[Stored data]
`src/rtl/duty_seq_multi_if.sv`:
```
// rtl/duty_seq_multi_if.sv - control and status bundle for the multi-channel duty sequencer
interface duty_seq_multi_if #(
    parameter int CHANNELS = 4,
    parameter int STEPS    = 4,
    parameter int DUTY_W   = 2,
    parameter int TIMER_W  = 20
);
    localparam int SW = $clog2(STEPS);

    logic                      en;
    logic [CHANNELS-1:0]       note_on;
    logic [CHANNELS-1:0]       note_repeat;
    logic [7*CHANNELS-1:0]     note;
    logic [DUTY_W*STEPS-1:0]   step_duty;
    logic [TIMER_W*STEPS-1:0]  step_len;
    logic                      loop_en;
    logic [SW-1:0]             loop_start;
    logic [DUTY_W*CHANNELS-1:0] duty_out;
    logic [SW*CHANNELS-1:0]    step_out;
    logic [CHANNELS-1:0]       active;
    logic [CHANNELS-1:0]       seq_done;

    modport master (
        output en, note_on, note_repeat, note, step_duty, step_len, loop_en, loop_start,
        input  duty_out, step_out, active, seq_done
    );

    modport slave (
        input  en, note_on, note_repeat, note, step_duty, step_len, loop_en, loop_start,
        output duty_out, step_out, active, seq_done
    );
endinterface

```
`src/rtl/duty_seq_multi.sv`:
```
// rtl/duty_seq_multi.sv - per-voice duty table sequencer with terminal/loop modes
module duty_seq_multi #(
    parameter int CHANNELS  = 4,
    parameter int STEPS     = 4,
    parameter int DUTY_W    = 2,
    parameter int TIMER_W   = 20,
    parameter int IDLE_DUTY = 2
) (
    input  logic              clk,
    input  logic              reset,
    duty_seq_multi_if.slave   bus
);
    localparam int SW = $clog2(STEPS);
    localparam logic [SW-1:0] LAST = SW'(STEPS - 1);

    typedef enum logic [1:0] {IDLE, RUN, HOLD} state_t;

    state_t              st_q    [CHANNELS];
    state_t              st_d    [CHANNELS];
    logic [SW-1:0]       step_q  [CHANNELS];
    logic [SW-1:0]       step_d  [CHANNELS];
    logic [TIMER_W-1:0]  timer_q [CHANNELS];
    logic [TIMER_W-1:0]  timer_d [CHANNELS];
    logic [DUTY_W-1:0]   duty_q  [CHANNELS];
    logic [DUTY_W-1:0]   duty_d  [CHANNELS];
    logic [6:0]          note_q  [CHANNELS];
    logic [6:0]          note_d  [CHANNELS];
    logic                done_q  [CHANNELS];
    logic                done_d  [CHANNELS];

    always_ff @(posedge clk or posedge reset) begin
        if (reset) begin
            for (int c = 0; c < CHANNELS; c++) begin
                st_q[c]    <= IDLE;
                step_q[c]  <= '0;
                timer_q[c] <= '0;
                duty_q[c]  <= DUTY_W'(IDLE_DUTY);
                note_q[c]  <= '0;
                done_q[c]  <= 1'b0;
            end
        end else begin
            for (int c = 0; c < CHANNELS; c++) begin
                st_q[c]    <= st_d[c];
                step_q[c]  <= step_d[c];
                timer_q[c] <= timer_d[c];
                duty_q[c]  <= duty_d[c];
                note_q[c]  <= note_d[c];
                done_q[c]  <= done_d[c];
            end
        end
    end

    // Priority per en tick: gate off, then (re)trigger, then step timing.
    always_comb begin
        logic          trig;
        logic [SW-1:0] nxt;
        for (int c = 0; c < CHANNELS; c++) begin
            st_d[c]    = st_q[c];
            step_d[c]  = step_q[c];
            timer_d[c] = timer_q[c];
            duty_d[c]  = duty_q[c];
            note_d[c]  = note_q[c];
            done_d[c]  = 1'b0;
            trig = bus.note_on[c] &&
                   ((bus.note[7*c +: 7] != note_q[c]) || bus.note_repeat[c] || (st_q[c] == IDLE));
            nxt  = (step_q[c] == LAST) ? bus.loop_start : step_q[c] + 1'b1;
            if (bus.en) begin
                if (!bus.note_on[c]) begin
                    st_d[c]   = IDLE;
                    note_d[c] = '0;
                end else if (trig) begin
                    st_d[c]    = RUN;
                    step_d[c]  = '0;
                    duty_d[c]  = bus.step_duty[0 +: DUTY_W];
                    timer_d[c] = bus.step_len[0 +: TIMER_W];
                    note_d[c]  = bus.note[7*c +: 7];
                end else if (st_q[c] == RUN) begin
                    if (timer_q[c] == '0) begin
                        st_d[c]   = HOLD;
                        done_d[c] = 1'b1;
                    end else if (timer_q[c] == TIMER_W'(1)) begin
                        if ((step_q[c] == LAST) && !bus.loop_en) begin
                            st_d[c]   = HOLD;
                            done_d[c] = 1'b1;
                        end else begin
                            step_d[c]  = nxt;
                            duty_d[c]  = bus.step_duty[DUTY_W*int'(nxt) +: DUTY_W];
                            timer_d[c] = bus.step_len[TIMER_W*int'(nxt) +: TIMER_W];
                        end
                    end else begin
                        timer_d[c] = timer_q[c] - 1'b1;
                    end
                end
            end
        end
    end

    for (genvar g = 0; g < CHANNELS; g++) begin : g_out
        assign bus.duty_out[DUTY_W*g +: DUTY_W] = duty_q[g];
        assign bus.step_out[SW*g +: SW]         = step_q[g];
        assign bus.active[g]                    = (st_q[g] == RUN);
        assign bus.seq_done[g]                  = done_q[g];
    end
endmodule

```
`src/flat_wrapper.sv`:
```
// flat-port wrapper written by rule: the top's interface ports become plain ports
module duty_seq_multi_flat 
#(
    parameter int CHANNELS  = 4,
    parameter int STEPS     = 4,
    parameter int DUTY_W    = 2,
    parameter int TIMER_W   = 20,
    parameter int IDLE_DUTY = 2
)
  (clk, reset, bus_en, bus_note_on, bus_note_repeat, bus_note, bus_step_duty, bus_step_len, bus_loop_en, bus_loop_start, bus_duty_out, bus_step_out, bus_active, bus_seq_done);
  duty_seq_multi_if #(.CHANNELS(CHANNELS), .STEPS(STEPS), .DUTY_W(DUTY_W), .TIMER_W(TIMER_W)) bus_i ();
  input  logic clk;
  input  logic reset;
  input wire logic [$bits(bus_i.en)-1:0] bus_en;
  input wire logic [$bits(bus_i.note_on)-1:0] bus_note_on;
  input wire logic [$bits(bus_i.note_repeat)-1:0] bus_note_repeat;
  input wire logic [$bits(bus_i.note)-1:0] bus_note;
  input wire logic [$bits(bus_i.step_duty)-1:0] bus_step_duty;
  input wire logic [$bits(bus_i.step_len)-1:0] bus_step_len;
  input wire logic [$bits(bus_i.loop_en)-1:0] bus_loop_en;
  input wire logic [$bits(bus_i.loop_start)-1:0] bus_loop_start;
  output wire logic [$bits(bus_i.duty_out)-1:0] bus_duty_out;
  output wire logic [$bits(bus_i.step_out)-1:0] bus_step_out;
  output wire logic [$bits(bus_i.active)-1:0] bus_active;
  output wire logic [$bits(bus_i.seq_done)-1:0] bus_seq_done;
  assign bus_i.en = bus_en;
  assign bus_i.note_on = bus_note_on;
  assign bus_i.note_repeat = bus_note_repeat;
  assign bus_i.note = bus_note;
  assign bus_i.step_duty = bus_step_duty;
  assign bus_i.step_len = bus_step_len;
  assign bus_i.loop_en = bus_loop_en;
  assign bus_i.loop_start = bus_loop_start;
  assign bus_duty_out = bus_i.duty_out;
  assign bus_step_out = bus_i.step_out;
  assign bus_active = bus_i.active;
  assign bus_seq_done = bus_i.seq_done;
  duty_seq_multi #(.CHANNELS(CHANNELS), .STEPS(STEPS), .DUTY_W(DUTY_W), .TIMER_W(TIMER_W), .IDLE_DUTY(IDLE_DUTY)) u_core (.clk(clk), .reset(reset), .bus(bus_i));
endmodule
```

*WHAT THE EXERCISE ASKS*: Restating all of the data exactly is the whole task.

*YOUR SOLUTION*:
`src/rtl/duty_seq_multi_if.sv`:
```
// rtl/duty_seq_multi_if.sv - control and status bundle for the multi-channel duty sequencer
interface duty_seq_multi_if #(
    parameter int CHANNELS = 4,
    parameter int STEPS    = 4,
    parameter int DUTY_W   = 2,
    parameter int TIMER_W  = 20
);
    localparam int SW = $clog2(STEPS);

    logic                      en;
    logic [CHANNELS-1:0]       note_on;
    logic [CHANNELS-1:0]       note_repeat;
    logic [7*CHANNELS-1:0]     note;
    logic [DUTY_W*STEPS-1:0]   step_duty;
    logic [TIMER_W*STEPS-1:0]  step_len;
    logic                      loop_en;
    logic [SW-1:0]             loop_start;
    logic [DUTY_W*CHANNELS-1:0] duty_out;
    logic [SW*CHANNELS-1:0]    step_out;
    logic [CHANNELS-1:0]       active;
    logic [CHANNELS-1:0]       seq_done;

    modport master (
        output en, note_on, note_repeat, note, step_duty, step_len, loop_en, loop_start,
        input  duty_out, step_out, active, seq_done
    );

    modport slave (
        input  en, note_on, note_repeat, note, step_duty, step_len, loop_en, loop_start,
        output duty_out, step_out, active, seq_done
    );
endinterface

```
`src/rtl/duty_seq_multi.sv`:
```
// rtl/duty_seq_multi.sv - per-voice duty table sequencer with terminal/loop modes
module duty_seq_multi #(
    parameter int CHANNELS  = 4,
    parameter int STEPS     = 4,
    parameter int DUTY_W    = 2,
    parameter int TIMER_W   = 20,
    parameter int IDLE_DUTY = 2
) (
    input  logic              clk,
    input  logic              reset,
    duty_seq_multi_if.slave   bus
);
    localparam int SW = $clog2(STEPS);
    localparam logic [SW-1:0] LAST = SW'(STEPS - 1);

    typedef enum logic [1:0] {IDLE, RUN, HOLD} state_t;

    state_t              st_q    [CHANNELS];
    state_t              st_d    [CHANNELS];
    logic [SW-1:0]       step_q  [CHANNELS];
    logic [SW-1:0]       step_d  [CHANNELS];
    logic [TIMER_W-1:0]  timer_q [CHANNELS];
    logic [TIMER_W-1:0]  timer_d [CHANNELS];
    logic [DUTY_W-1:0]   duty_q  [CHANNELS];
    logic [DUTY_W-1:0]   duty_d  [CHANNELS];
    logic [6:0]          note_q  [CHANNELS];
    logic [6:0]          note_d  [CHANNELS];
    logic                done_q  [CHANNELS];
    logic                done_d  [CHANNELS];

    always_ff @(posedge clk or posedge reset) begin
        if (reset) begin
            for (int c = 0; c < CHANNELS; c++) begin
                st_q[c]    <= IDLE;
                step_q[c]  <= '0;
                timer_q[c] <= '0;
                duty_q[c]  <= DUTY_W'(IDLE_DUTY);
                note_q[c]  <= '0;
                done_q[c]  <= 1'b0;
            end
        end else begin
            for (int c = 0; c < CHANNELS; c++) begin
                st_q[c]    <= st_d[c];
                step_q[c]  <= step_d[c];
                timer_q[c] <= timer_d[c];
                duty_q[c]  <= duty_d[c];
                note_q[c]  <= note_d[c];
                done_q[c]  <= done_d[c];
            end
        end
    end

    // Priority per en tick: gate off, then (re)trigger, then step timing.
    always_comb begin
        logic          trig;
        logic [SW-1:0] nxt;
        for (int c = 0; c < CHANNELS; c++) begin
            st_d[c]    = st_q[c];
            step_d[c]  = step_q[c];
            timer_d[c] = timer_q[c];
            duty_d[c]  = duty_q[c];
            note_d[c]  = note_q[c];
            done_d[c]  = 1'b0;
            trig = bus.note_on[c] &&
                   ((bus.note[7*c +: 7] != note_q[c]) || bus.note_repeat[c] || (st_q[c] == IDLE));
            nxt  = (step_q[c] == LAST) ? bus.loop_start : step_q[c] + 1'b1;
            if (bus.en) begin
                if (!bus.note_on[c]) begin
                    st_d[c]   = IDLE;
                    note_d[c] = '0;
                end else if (trig) begin
                    st_d[c]    = RUN;
                    step_d[c]  = '0;
                    duty_d[c]  = bus.step_duty[0 +: DUTY_W];
                    timer_d[c] = bus.step_len[0 +: TIMER_W];
                    note_d[c]  = bus.note[7*c +: 7];
                end else if (st_q[c] == RUN) begin
                    if (timer_q[c] == '0) begin
                        st_d[c]   = HOLD;
                        done_d[c] = 1'b1;
                    end else if (timer_q[c] == TIMER_W'(1)) begin
                        if ((step_q[c] == LAST) && !bus.loop_en) begin
                            st_d[c]   = HOLD;
                            done_d[c] = 1'b1;
                        end else begin
                            step_d[c]  = nxt;
                            duty_d[c]  = bus.step_duty[DUTY_W*int'(nxt) +: DUTY_W];
                            timer_d[c] = bus.step_len[TIMER_W*int'(nxt) +: TIMER_W];
                        end
                    end else begin
                        timer_d[c] = timer_q[c] - 1'b1;
                    end
                end
            end
        end
    end

    for (genvar g = 0; g < CHANNELS; g++) begin : g_out
        assign bus.duty_out[DUTY_W*g +: DUTY_W] = duty_q[g];
        assign bus.step_out[SW*g +: SW]         = step_q[g];
        assign bus.active[g]                    = (st_q[g] == RUN);
        assign bus.seq_done[g]                  = done_q[g];
    end
endmodule

```
`src/flat_wrapper.sv`:
```
// flat-port wrapper written by rule: the top's interface ports become plain ports
module duty_seq_multi_flat 
#(
    parameter int CHANNELS  = 4,
    parameter int STEPS     = 4,
    parameter int DUTY_W    = 2,
    parameter int TIMER_W   = 20,
    parameter int IDLE_DUTY = 2
)
  (clk, reset, bus_en, bus_note_on, bus_note_repeat, bus_note, bus_step_duty, bus_step_len, bus_loop_en, bus_loop_start, bus_duty_out, bus_step_out, bus_active, bus_seq_done);
  duty_seq_multi_if #(.CHANNELS(CHANNELS), .STEPS(STEPS), .DUTY_W(DUTY_W), .TIMER_W(TIMER_W)) bus_i ();
  input  logic clk;
  input  logic reset;
  input wire logic [$bits(bus_i.en)-1:0] bus_en;
  input wire logic [$bits(bus_i.note_on)-1:0] bus_note_on;
  input wire logic [$bits(bus_i.note_repeat)-1:0] bus_note_repeat;
  input wire logic [$bits(bus_i.note)-1:0] bus_note;
  input wire logic [$bits(bus_i.step_duty)-1:0] bus_step_duty;
  input wire logic [$bits(bus_i.step_len)-1:0] bus_step_len;
  input wire logic [$bits(bus_i.loop_en)-1:0] bus_loop_en;
  input wire logic [$bits(bus_i.loop_start)-1:0] bus_loop_start;
  output wire logic [$bits(bus_i.duty_out)-1:0] bus_duty_out;
  output wire logic [$bits(bus_i.step_out)-1:0] bus_step_out;
  output wire logic [$bits(bus_i.active)-1:0] bus_active;
  output wire logic [$bits(bus_i.seq_done)-1:0] bus_seq_done;
  assign bus_i.en = bus_en;
  assign bus_i.note_on = bus_note_on;
  assign bus_i.note_repeat = bus_note_repeat;
  assign bus_i.note = bus_note;
  assign bus_i.step_duty = bus_step_duty;
  assign bus_i.step_len = bus_step_len;
  assign bus_i.loop_en = bus_loop_en;
  assign bus_i.loop_start = bus_loop_start;
  assign bus_duty_out = bus_i.duty_out;
  assign bus_step_out = bus_i.step_out;
  assign bus_active = bus_i.active;
  assign bus_seq_done = bus_i.seq_done;
  duty_seq_multi #(.CHANNELS(CHANNELS), .STEPS(STEPS), .DUTY_W(DUTY_W), .TIMER_W(TIMER_W), .IDLE_DUTY(IDLE_DUTY)) u_core (.clk(clk), .reset(reset), .bus(bus_i));
endmodule
```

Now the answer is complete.